Lo financiero es preocupante. Por la grave crisis económica la universidad pública sufre una caída notoria de matrícula y alta deserción estudiantil, empero, debe destinar ingentes recursos para implementar condiciones tecnológicas idóneas. Hablo de la universidad verdadera que investiga, publica y cumple con la sociedad gracias a una comunidad comprometida en formar ciudadanos críticos, integrales y humanistas, no me refiero a organizaciones que lucran con la educación virtual.

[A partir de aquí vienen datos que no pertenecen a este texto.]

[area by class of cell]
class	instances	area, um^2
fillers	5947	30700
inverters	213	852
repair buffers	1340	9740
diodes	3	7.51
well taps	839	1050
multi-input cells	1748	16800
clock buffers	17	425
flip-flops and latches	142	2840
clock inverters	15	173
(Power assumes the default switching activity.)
==> config.mk <==
export PLATFORM = sky130hd
export DESIGN_NAME = fetch
export DESIGN_NICKNAME = d
export VERILOG_FILES = /design/src/rtl/dual_mips_pkg.sv /design/src/rtl/fetch.sv
export SDC_FILE = /design/constraint.sdc
export NUM_CORES = 1
export LEC_CHECK = 0
export BUFFER_PORTS_ARGS = -buffer_cell sky130_fd_sc_hd__buf_2
export CAP_MARGIN = 20
export CORE_ASPECT_RATIO = 0.8
export CORE_MARGIN = 5
export CORE_UTILIZATION = 50
export CTS_CLUSTER_DIAMETER = 60
export DETAILED_ROUTE_END_ITERATION = 6
export PLACE_DENSITY = 0.86
export SLEW_MARGIN = 20
export SYNTH_ARGS = -nofsm -noshare
export SYNTH_HDL_FRONTEND = slang
export SYNTH_SLANG_ARGS = --single-unit
==> constraint.sdc <==
create_clock -name clk -period 9.94 [get_ports clk]
set_input_delay 0 -clock clk [delete_from_list [all_inputs] [get_ports clk]]
set_output_delay 0 -clock clk [all_outputs]
set_load 0.01 [all_outputs]
[src/rtl/dual_mips_pkg.sv]
package dual_mips_pkg;

    localparam int xlen = 32;
    localparam int reg_addr_w = 5;
    localparam logic [xlen-1:0] reset_pc = 32'hbfc0_0000;

    // primary opcodes
    localparam logic [5:0] opc_special = 6'h00;
    localparam logic [5:0] opc_beq = 6'h04;
    localparam logic [5:0] opc_bne = 6'h05;
    localparam logic [5:0] opc_addiu = 6'h09;
    localparam logic [5:0] opc_ori = 6'h0d;
    localparam logic [5:0] opc_lui = 6'h0f;

    // funct codes under special
    localparam logic [5:0] fn_addu = 6'h21;
    localparam logic [5:0] fn_subu = 6'h23;
    localparam logic [5:0] fn_and = 6'h24;
    localparam logic [5:0] fn_or = 6'h25;
    localparam logic [5:0] fn_slt = 6'h2a;

    typedef enum logic [3:0] {
        op_none,
        op_add,
        op_sub,
        op_and,
        op_or,
        op_slt,
        op_lui,
        op_beq,
        op_bne
    } op_e;

    typedef union packed {
        struct packed {
            logic [5:0] opcode;
            logic [reg_addr_w-1:0] rs;
            logic [reg_addr_w-1:0] rt;
            logic [reg_addr_w-1:0] rd;
            logic [4:0] shamt;
            logic [5:0] funct;
        } r;
        struct packed {
            logic [5:0] opcode;
            logic [reg_addr_w-1:0] rs;
            logic [reg_addr_w-1:0] rt;
            logic [15:0] imm;
        } i;
    } instr_u;

endpackage

[src/rtl/issue.sv]
module issue import dual_mips_pkg::*; (
    input  logic clk,
    input  logic reset,
    input  logic flush,
    input  logic [1:0] d_valid,
    input  logic [1:0][xlen-1:0] d_pc,
    input  op_e d_op [1:0],
    input  logic [1:0][reg_addr_w-1:0] d_rs,
    input  logic [1:0][reg_addr_w-1:0] d_rt,
    input  logic [1:0][reg_addr_w-1:0] d_rd,
    input  logic [1:0][xlen-1:0] d_imm,
    input  logic [1:0] d_use_imm,
    input  logic [1:0] d_wen,
    input  logic [1:0] e_wen,
    input  logic [1:0][reg_addr_w-1:0] e_wnum,
    input  logic [1:0][xlen-1:0] e_result,
    input  logic [1:0] r_wen,
    input  logic [1:0][reg_addr_w-1:0] r_wnum,
    input  logic [1:0][xlen-1:0] r_wdata,
    output logic [3:0][reg_addr_w-1:0] rf_ra,
    input  logic [3:0][xlen-1:0] rf_rd,
    output logic issue_hold,
    output logic [1:0] i_valid,
    output logic [1:0][xlen-1:0] i_pc,
    output op_e i_op [1:0],
    output logic [1:0][xlen-1:0] i_srca,
    output logic [1:0][xlen-1:0] i_srcb,
    output logic [1:0][xlen-1:0] i_imm,
    output logic [1:0] i_wen,
    output logic [1:0][reg_addr_w-1:0] i_wnum
);
    logic lo_valid;
    logic [xlen-1:0] lo_pc;
    op_e lo_op;
    logic [reg_addr_w-1:0] lo_rs;
    logic [reg_addr_w-1:0] lo_rt;
    logic [reg_addr_w-1:0] lo_wnum;
    logic [xlen-1:0] lo_imm;
    logic lo_use_imm;
    logic lo_wen;
    logic dep;
    logic split;
    logic [1:0] s_valid;
    logic [1:0][xlen-1:0] s_pc;
    op_e s_op [1:0];
    logic [1:0][reg_addr_w-1:0] s_rs;
    logic [1:0][reg_addr_w-1:0] s_rt;
    logic [1:0][reg_addr_w-1:0] s_wnum;
    logic [1:0][xlen-1:0] s_imm;
    logic [1:0] s_use_imm;
    logic [1:0] s_wen;
    logic [1:0][xlen-1:0] opa;
    logic [1:0][xlen-1:0] opb;

    // younger slot reading the older destination
    assign dep = d_wen[1] && (d_rs[0] == d_rd[1] || (!d_use_imm[0] && d_rt[0] == d_rd[1]));
    assign split = d_valid[1] && d_valid[0] &&
                   (dep || d_op[1] == op_beq || d_op[1] == op_bne);
    assign issue_hold = lo_valid;

    always_comb begin
        s_valid = {d_valid[1], d_valid[0] && !split};
        s_pc = d_pc;
        s_op = d_op;
        s_rs = d_rs;
        s_rt = d_rt;
        s_wnum = d_rd;
        s_imm = d_imm;
        s_use_imm = d_use_imm;
        s_wen = d_wen;
        if (lo_valid) begin
            // leftover goes out alone in the older slot
            s_valid = 2'b10;
            s_pc[1] = lo_pc;
            s_op[1] = lo_op;
            s_rs[1] = lo_rs;
            s_rt[1] = lo_rt;
            s_wnum[1] = lo_wnum;
            s_imm[1] = lo_imm;
            s_use_imm[1] = lo_use_imm;
            s_wen[1] = lo_wen;
        end
    end

    assign rf_ra = {s_rs[1], s_rt[1], s_rs[0], s_rt[0]};

    // later checks win, so younger e has the last word
    function automatic logic [xlen-1:0] fwd(input logic [reg_addr_w-1:0] n,
                                            input logic [xlen-1:0] rf_val);
        logic [xlen-1:0] v;
        v = rf_val;
        if (r_wen[1] && r_wnum[1] == n) v = r_wdata[1];
        if (r_wen[0] && r_wnum[0] == n) v = r_wdata[0];
        if (e_wen[1] && e_wnum[1] == n) v = e_result[1];
        if (e_wen[0] && e_wnum[0] == n) v = e_result[0];
        return v;
    endfunction

    always_comb begin
        for (int k = 0; k < 2; k++) begin
            opa[k] = fwd(s_rs[k], rf_rd[2*k+1]);
            opb[k] = s_use_imm[k] ? s_imm[k] : fwd(s_rt[k], rf_rd[2*k]);
        end
    end

    always_ff @(posedge clk) begin
        if (reset || flush) begin
            lo_valid <= 1'b0;
        end else begin
            lo_valid <= !lo_valid && split;
        end
    end

    always_ff @(posedge clk) begin
        if (!lo_valid) begin
            lo_pc <= d_pc[0];
            lo_op <= d_op[0];
            lo_rs <= d_rs[0];
            lo_rt <= d_rt[0];
            lo_wnum <= d_rd[0];
            lo_imm <= d_imm[0];
            lo_use_imm <= d_use_imm[0];
            lo_wen <= d_wen[0];
        end
    end

    always_ff @(posedge clk) begin
        if (reset || flush) begin
            i_valid <= '0;
        end else begin
            i_valid <= s_valid;
        end
    end

    always_ff @(posedge clk) begin
        i_pc <= s_pc;
        i_op <= s_op;
        i_srca <= opa;
        i_srcb <= opb;
        i_imm <= s_imm;
        i_wen <= s_wen;
        i_wnum <= s_wnum;
    end

endmodule

[config.mk]
export PLATFORM = sky130hd
export DESIGN_NAME = issue
export DESIGN_NICKNAME = d
export VERILOG_FILES = /design/src/rtl/dual_mips_pkg.sv /design/src/rtl/issue.sv
export SDC_FILE = /design/constraint.sdc
export NUM_CORES = 1
export LEC_CHECK = 0
export BUFFER_PORTS_ARGS = -buffer_cell sky130_fd_sc_hd__buf_2
export CAP_MARGIN = 20
export CORE_AREA = 2 2 293 295
export CTS_BUF_LIST = sky130_fd_sc_hd__clkbuf_16
export DETAILED_ROUTE_END_ITERATION = 10
export DIE_AREA = 0 0 295 297
export PLACE_DENSITY = 0.37
export SLEW_MARGIN = 20
export SYNTH_ARGS = -nofsm -noshare
export SYNTH_HDL_FRONTEND = slang
export SYNTH_SLANG_ARGS = --single-unit
[constraint.sdc]
create_clock -name clk -period 4.2 [get_ports clk]
set_clock_uncertainty 0.15 [all_clocks]
set_input_delay 0 -clock clk [delete_from_list [all_inputs] [get_ports clk]]
set_output_delay 0 -clock clk [all_outputs]
set_load 0.03 [all_outputs]
==> results of run 1 <==
sequential cells by signal, indices dropped and copies added (netlist names):
register / flops
i_imm: 64
i_op: 8
i_pc: 64
i_srca: 64
i_srcb: 64
i_valid: 2
i_wen: 2
i_wnum: 10
issue_hold: 1
lo_imm: 32
lo_op: 4
lo_pc: 32
lo_rs: 5
lo_rt: 5
lo_use_imm: 1
lo_wen: 1
lo_wnum: 5
report_power, final:
part	switching (mW)	leakage [nW]	total (mW)	internal, mW
Sequential	0.0722	3.25	3.91	3.83
Clock	1.75	0.790	4.11	2.36
Combinational	1.34	8.33	2.35	1.01
Total	3.16	12.4	10.4	7.21
cells by family after synthesis:
logic type             count (synthesis)
AO/OA/AOI/OAI                        470
flip-flops                           364
AND/OR/NAND/NOR                      226
buffers and inverters                194
multiplexers                         183
XOR/XNOR                              90
what timing repair did:
item	4_1_cts	5_1_grt
hold buffers	564	0
setup endpoints to repair	0	24
gates resized for setup	0	3
endpoints found under the hold margin	363	0
area by class of cell:
cell class / count / area share (%)
repair buffers: 1349 / 33.9
flip-flops and latches: 364 / 28.5
well taps: 1144 / 5.01
clock inverters: 38 / 1.07
clock buffers: 49 / 4.29
multi-input cells: 970 / 26.5
inverters: 45 / 0.600
diodes: 10 / 0.0876
per-stage QoR:
step | total power, mW | utilization [%]
after global placement | 5.81 | 25.2
after global routing | 10.7 | 33.8
after CTS | 10.5 | 33.7
after detailed placement | 5.81 | 25.2
after floorplan | 4.93 | -
final | 10.4 | 33.8
cells in the final DEF (no fill, tap or decap), types with 4 or more instances in the layout:
cell type	count
nand3_1	44
clkbuf_16	49
a211oi_1	32
o211ai_2	8
o2bb2ai_1	19
nand2_1	19
bufinv_16	4
a21oi_1	53
mux2i_4	7
inv_1	56
o221a_1	15
o221ai_1	45
nand4_1	7
nor4_1	9
buf_2	753
a221o_1	32
o211ai_1	56
nor2_1	82
o221a_2	4
xor2_1	60
o211a_1	45
nand3_4	4
mux2_2	107
mux2i_1	65
diode_2	10
dlygate4sd3_1	564
o21ai_0	94
edfxtp_1	85
nand2b_1	32
a31oi_1	29
o22ai_1	30
buf_4	29
clkinv_1	13
xnor2_1	29
dfxtp_1	278
clkinv_2	5
mux2i_2	4
layer usage:
| metal | vias to the layer above | global-route usage [%] | part of all wire, % |
|---|---|---|---|
| met4 | 14 | 9.20 | 3.9 |
| met2 | 918 | 39.0 | 49 |
| met5 | - | 0 | 0.093 |
| met3 | 190 | 5.75 | 7.9 |
| met1 | 8957 | 25.5 | 39 |
| li1 | 8248 | - | - |
worst reg2reg max path, cell delays in order (launching register included):
cell and delay [ps]:
dfxtp_4 590, mux2i_2 540, xnor2_1 210, nor4_2 90
nand3_4 70, buf_4 750, o211a_1 350, dlygate4sd3_1 550
o22ai_1 80, dlygate4sd3_1 550
worst min path at each step:
stage / start / end / slack, ps / depth (start not counted)
final: d_use_imm[0] / i_srcb[31] / 3 / 4
after global routing: d_op[0] / lo_op[0] / 20 / 2
after CTS: d_pc[41] / i_pc[41] / 1 / 3
after detailed placement: d_pc[3] / i_pc[3] / -30 / 1
after global placement: d_pc[18] / i_pc[18] / -40 / 1
after floorplan: d_imm[0] / i_imm[0] / -120 / 0
==> flow_metrics.tcl, run 1 <==
set metrics [dict create \
    outcome "finished, final reports clean" \
    post_cts.repair.setup_buffers 0 \
    synth.lib_cells_used.distinct 52 \
    globalRouteTotalUtil_pct 22.3 \
    clock_tree_from_tritoncts "built" \
    total_via_count_after_detailed_routing 18300 \
    fin_crit_ps 4070 \
    post-route-drc-count 0 \
    critPathArrivalTime_ps 4390 \
    post_synth_main_area_contributors "dfxtp_1, edfxtp_1, mux2_2" \
    detailedPlace.worstSlack_ps 941 \
    worst_slew_margin_rel_pct 30.1 \
    synth_top_cells_by_count "dfxtp_1, mux2_2, o21ai_0, clkbuf_1, edfxtp_1" \
    synth_top_family_by_area "compound AO/OA/AOI/OAI gates" \
    r2r_setup_slk_ps 130 \
    critPathSlowestCell "buf_4" \
    fin_ws_ps 127 \
    number_of_endpoints_with_negative_hold_slack_in_the_final_report 0 \
    die_y_um 297 \
    total_power_per_unit_cell_area_nw_per_um2 363 \
    cell_type_with_the_largest_total_area_after_synthesis "dfxtp_1" \
    synth_ff_type "dfxtp_1" \
    synth_sequential_area_ratio_pct 49.5 \
    yosys.area.top_type_share_pct 34.0 \
    grt_start_max_net_pins 67 \
    synth_simple_gate_area_share_pct 6.74 \
    max_slew.worst_pin.slew_ps 1050 \
    setup-tns-final_ps 0 \
    synthesis.nets 1982 \
    finalCritPeriodShare_pct 97.0 \
    synth_cells 1527 \
    critical-path-top-delay-family "buffers and inverters" \
    floorplan.die_area_um2 87600 \
    die_width_um 295 \
    floorplan.core_area_um2 84500 \
    fmax_ghz 0.246 \
    synth_enable_flop_cells 85 \
    global_route_wire_length_before_repair_mm 141 \
    worstSetupStartpointType "flip-flop" \
    io_pins 754 \
    numClockSinks 364 \
    instances_no_fill 3969 \
    worstReg2RegEnd "i_srca[47]" \
    worstPathMaxFanout 64 \
    critical_path.n_buffers_inverters 3 \
    placement_rows 107 \
    post_synth_instance_area_um2 16400 \
    critPathMaxStageDelay_ps 750 \
    grt_remaining_overflow 0 \
    crit_path_end "i_srca[47]" \
    drt_iter0_markers 1030 \
    worst_hold_slack_ps 2.89 \
    synth_most_common_cell "dfxtp_1" \
    drv_slew 0 \
    rsz0062_at_grt "true" \
    remaining_number_of_nets_flagged_by_the_antenna_check_after_routing 0 \
    register_cell_area_after_layout_um2 8140 \
    route.detailed.wl_per_inst_um 25.8 \
    first_pass_iters 7 \
    cts_inserted_buffers 47 \
    fill_cell_instance_count_of_the_final_layout 8698 \
    htree_levels 2 \
    hold_path.class "in2reg" \
    setup.worst_path.start "issue_hold" \
    place.gp.congestion 0.850 \
    vias_per_cell 4.62 \
    synthToLayoutAreaGrowth_pct 73.8 \
    worst_ep_required_time_ps 4510 \
    worst_r2r_startpoint "issue_hold" \
    criticalPathCategory "reg2reg" \
    clk_pin_slew_worst_paths_ps 60 \
    fin_area_um2 28600 \
    layout.nets 3232 \
    numPortBuffers 753 \
    finalSetupViolCount 0 \
    yosys-mux-area-fraction_pct 12.5 \
    synth.ff_latch_count 364 \
    cts-root-buf "clkbuf_16" \
    final_layout_size_suffix_gt1_share_pct 35.8 \
    synth.avg_cell_area_um2 10.8 \
    insertion_delay_ps 620 \
    synth_fa_ha_area_share_pct 0 \
    synthXorXnorAreaFrac_pct 4.80 \
    async_reset_ff_share_pct 0 \
    total_leakage_power_nw 12.4 \
    cts_buffer_depth 3 \
    worstRegToRegCells 9 \
    vdd_drop_max_mv 0.342 \
    synth-compound-area-share_pct 21.1 \
    dp.cells 3306 \
    dpl_cell_area_um2 21300 \
    worst-path-stages 9 \
    multi_input_area_um2 7580 \
    antenna_found_initial 20 \
    cp-end-kind "flip-flop" \
    dp_hpwl_mm 69.6 \
    cap_violations 0 \
    ys_warn_count 0 \
    start_util_pct 19.5 \
    critical_path_cell_by_cell "mux2i_2 > xnor2_1 > nor4_2 > nand3_4 > buf_4 > o211a_1 > dlygate4sd3_1 > o22ai_1 > dlygate4sd3_1" \
    routed_wl_mm 103 \
    crit_top_cell "dlygate4sd3_1" \
    grt_pass1_vias 19800 \
]
Power figures use the tool's default switching activity.
==> inputs of run 2 (changes only) <==
- BUFFER_PORTS_ARGS: -buffer_cell sky130_fd_sc_hd__buf_2 -> unset
- CTS_CLUSTER_DIAMETER: unset -> 50
- DONT_BUFFER_PORTS: unset -> 1
- PLACE_DENSITY: 0.37 -> 0.3
==> flow_metrics.tcl, run 2 <==
set metrics [dict create \
    last-stage-reached "4_1_cts" \
    yosys.area.top_type_share_pct 34.0 \
    numPortBuffers 0 \
    die_y_um 297 \
    cts_hold_buffers 536 \
    dp_hpwl_mm 66.8 \
    synth.avg_cell_area_um2 10.8 \
    synth.ff_latch_count 364 \
    htree_levels 3 \
    synth_most_common_cell "dfxtp_1" \
    cell_type_with_the_largest_total_area_after_synthesis "dfxtp_1" \
    synth.lib_cells_used.distinct 52 \
    synth_top_cells_by_count "dfxtp_1, mux2_2, o21ai_0, clkbuf_1, edfxtp_1" \
    synth_ff_type "dfxtp_1" \
    die_width_um 295 \
    async_reset_ff_share_pct 0 \
    postCtsResizedCells 0 \
    ys_warn_count 0 \
    run.stop_error "[ERROR RSZ-0060] Max buffer count reached." \
    cts_inserted_buffers 66 \
    io_pins 754 \
    synth_cells 1527 \
    post_cts.repair.setup_buffers 0 \
    placement_rows 107 \
    numClockSinks 364 \
    outcome "stopped before the end" \
    post_synth_instance_area_um2 16400 \
    synthesis.nets 1982 \
    synth_enable_flop_cells 85 \
    place.gp.congestion 0.778 \
    synth_sequential_area_ratio_pct 49.5 \
    post_synth_main_area_contributors "dfxtp_1, edfxtp_1, mux2_2" \
    start_util_pct 19.5 \
    cts_buffer_depth 3 \
    cts-root-buf "clkbuf_16" \
]
==> run 2: cell counts after synthesis <==
No cell type changed its count.
==> run 2: logic make-up after synthesis <==
logic type,after synthesis,share of synthesized area [%]
compound gates,470,21.1
xor+xnor,90,4.80
buf+inv,194,5.41
flops,364,49.5
mux,183,12.5
simple gates,226,6.74
==> run 2: through the flow <==
step / instance area (um2) / utilization, % / hold WS (ps) / worst slack [ps] / cells
global placement: 17600 / 20.8 / -150 / 597 / 2554
floorplan: 16400 / - / -122 / 641 / 1527
detailed placement: 17600 / 20.8 / -150 / 540 / 2554
==> inputs of run 3 (changes only) <==
- CORE_AREA: 2 2 293 295 -> 2 2 291 293
- CTS_BUF_LIST: sky130_fd_sc_hd__clkbuf_16 -> unset
- CTS_CLUSTER_DIAMETER: 50 -> unset
- DIE_AREA: 0 0 295 297 -> 0 0 293 295
- PLACE_DENSITY: 0.3 -> unset
- PLACE_DENSITY_LB_ADDON: unset -> 0.15
==> flow_metrics.tcl, run 3 <==
set metrics [dict create \
    synth.lib_cells_used.distinct 52 \
    place.gp.congestion 0.797 \
    numPortBuffers 0 \
    cts_inserted_buffers 47 \
    synth_top_cells_by_count "dfxtp_1, mux2_2, o21ai_0, clkbuf_1, edfxtp_1" \
    synth_cells 1527 \
    run.stop_error "[ERROR RSZ-0060] Max buffer count reached." \
    dp_hpwl_mm 65.7 \
    synthesis.nets 1982 \
    io_pins 754 \
    cell_type_with_the_largest_total_area_after_synthesis "dfxtp_1" \
    post_synth_main_area_contributors "dfxtp_1, edfxtp_1, mux2_2" \
    synth_most_common_cell "dfxtp_1" \
    numClockSinks 364 \
    post_cts.repair.setup_buffers 0 \
    cts_hold_buffers 519 \
    placement_rows 106 \
    dp.cells 2491 \
    last-stage-reached "4_1_cts" \
    die_width_um 293 \
    cts_buffer_depth 3 \
    synth.ff_latch_count 364 \
    die_y_um 295 \
    outcome "stopped before the end" \
    synth.avg_cell_area_um2 10.8 \
    yosys.area.top_type_share_pct 34.0 \
    post_synth_instance_area_um2 16400 \
    ys_warn_count 0 \
    synth_sequential_area_ratio_pct 49.5 \
    start_util_pct 19.8 \
    async_reset_ff_share_pct 0 \
    synth_ff_type "dfxtp_1" \
    htree_levels 2 \
    synth_enable_flop_cells 85 \
    cts-root-buf "clkbuf_16" \
    detailedPlace.worstSlack_ps 694 \
    postCtsResizedCells 0 \
]
[run 3: logic make-up after synthesis]
group / after synthesis / share of synthesized area, %
AOI/OAI and AO/OA: 470 / 21.1
DFF: 364 / 49.5
and+or+nand+nor: 226 / 6.74
buffers and inverters: 194 / 5.41
muxes: 183 / 12.5
xor gates and xnor gates: 90 / 4.80
[run 3: metrics by stage]
step	util [%]	cell area [um2]
after floorplan	-	16400
after detailed placement	21.0	17500
after global placement	21.0	17500
===== src/design/bkVideo.sv =====
module bkVideo
   import bkVideoPkg::*;
(
   input  logic        clk,
   input  logic        rstN,
   input  logic [7:0]  rollOffset,
   input  logic        colorMode,
   output logic        ramRd,
   output vramAddr     ramAddr,
   input  logic [15:0] ramData,
   output videoOut     video
);

   // Raster position and raw sync
   beamPos    pos;
   syncBits   sync;

   // Fetch to shifter
   logic      load;
   screenWord fetched;
   logic      color;

   // ==========================================================================
   // Timing, fetch and shifter
   // ==========================================================================

   syncGen syncGen_i (
      .clk  (clk),
      .rstN (rstN),
      .pos  (pos),
      .sync (sync)
   );

   videoFetch videoFetch_i (
      .clk        (clk),
      .rstN       (rstN),
      .pos        (pos),
      .rollOffset (rollOffset),
      .colorMode  (colorMode),
      .ramRd      (ramRd),
      .ramAddr    (ramAddr),
      .ramData    (ramData),
      .load       (load),
      .fetched    (fetched),
      .color      (color)
   );

   pixelShifter pixelShifter_i (
      .clk     (clk),
      .rstN    (rstN),
      .pos     (pos),
      .sync    (sync),
      .load    (load),
      .fetched (fetched),
      .color   (color),
      .video   (video)
   );

endmodule


===== src/design/syncGen.sv =====
`include "bkVideo_params.svh"

module syncGen
   import bkVideoPkg::*;
(
   input  logic    clk,
   input  logic    rstN,
   output beamPos  pos,
   output syncBits sync
);

   // ==========================================================================
   // Beam counters
   // ==========================================================================

   logic [9:0] xCnt;
   logic [9:0] yCnt;

   // Wrap flags, set one clock ahead of the wrap
   logic       lineEnd;
   logic       frameEnd;

   // Compares registered so the counters see a single flop
   always_ff @(posedge clk or negedge rstN) begin
      if (!rstN) begin
         lineEnd  <= 1'b0;
         frameEnd <= 1'b0;
      end else begin
         lineEnd  <= (xCnt == 10'(`H_TOTAL - 2));
         // Last clock of the last line
         frameEnd <= (xCnt == 10'(`H_TOTAL - 2)) && (yCnt == 10'(`V_TOTAL - 1));
      end
   end

   always_ff @(posedge clk or negedge rstN) begin
      if (!rstN) begin
         xCnt <= '0;
         yCnt <= '0;
      end else begin
         if (lineEnd)
            xCnt <= '0;
         else
            xCnt <= xCnt + 10'd1;

         // Line step on the x wrap
         if (frameEnd)
            yCnt <= '0;
         else if (lineEnd)
            yCnt <= yCnt + 10'd1;
      end
   end

   // ==========================================================================
   // Sync and visible window
   // ==========================================================================

   // Sync levels one clock behind the counters
   always_ff @(posedge clk or negedge rstN) begin
      if (!rstN) begin
         sync.hSync <= 1'b1;
         sync.vSync <= 1'b1;
      end else begin
         sync.hSync <= !((xCnt >= 10'(`HSYNC_FIRST)) && (xCnt <= 10'(`HSYNC_LAST)));
         sync.vSync <= (yCnt != 10'(`VSYNC_LINE));
      end
   end

   // Position and window aligned with the counters
   assign pos.x       = xCnt;
   assign pos.y       = yCnt;
   assign pos.visible = (xCnt < 10'(`H_VISIBLE)) && (yCnt < 10'(`V_VISIBLE));

   // Counters stay inside the raster
   counterRange: assert property (@(posedge clk) disable iff (!rstN)
      (xCnt < 10'(`H_TOTAL)) && (yCnt < 10'(`V_TOTAL)))
      else $error("beam counter out of range x=%0d y=%0d", xCnt, yCnt);

   // Frame wraps to the origin from the last clock of line 625
   frameWrap: assert property (@(posedge clk) disable iff (!rstN)
      (xCnt == 10'(`H_TOTAL - 1)) && (yCnt == 10'(`V_TOTAL - 1))
      |=> (xCnt == '0) && (yCnt == '0))
      else $error("frame did not wrap to origin");

endmodule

En lo presencial, un solo profesor prepara el curso, los materiales y dicta clase; en lo virtual en cambio, se requiere al profesor autor para diseñar el curso y preparar el material, al profesor tutor quien se encarga de las clases, a un equipo especializado para la digitalización -diseño instruccional y de contenidos-, y el acompañamiento con tecnologías; lo que hacía una persona, ahora requiere un equipo académico, técnico y hasta administrativo ad-hoc. Rubro esencial es la capacitación para usar plataformas y herramientas tecnológicas y, sobre todo, para aprehender criterios pedagógicos nuevos, cuyo centro sea el estudiante antes que el docente magistral. Se agregan los problemas de equipamiento y conectividad.
Para superar esta dura realidad se requiere fuerte apoyo económico estatal, pues la educación virtual no es más barata que la presencial, pero es un recurso temporal válido, previo a volver al campus cuando las condiciones lo permitan; así la universidad habrá podido cumplir su función y estará más fortalecida para contribuir al país. (O)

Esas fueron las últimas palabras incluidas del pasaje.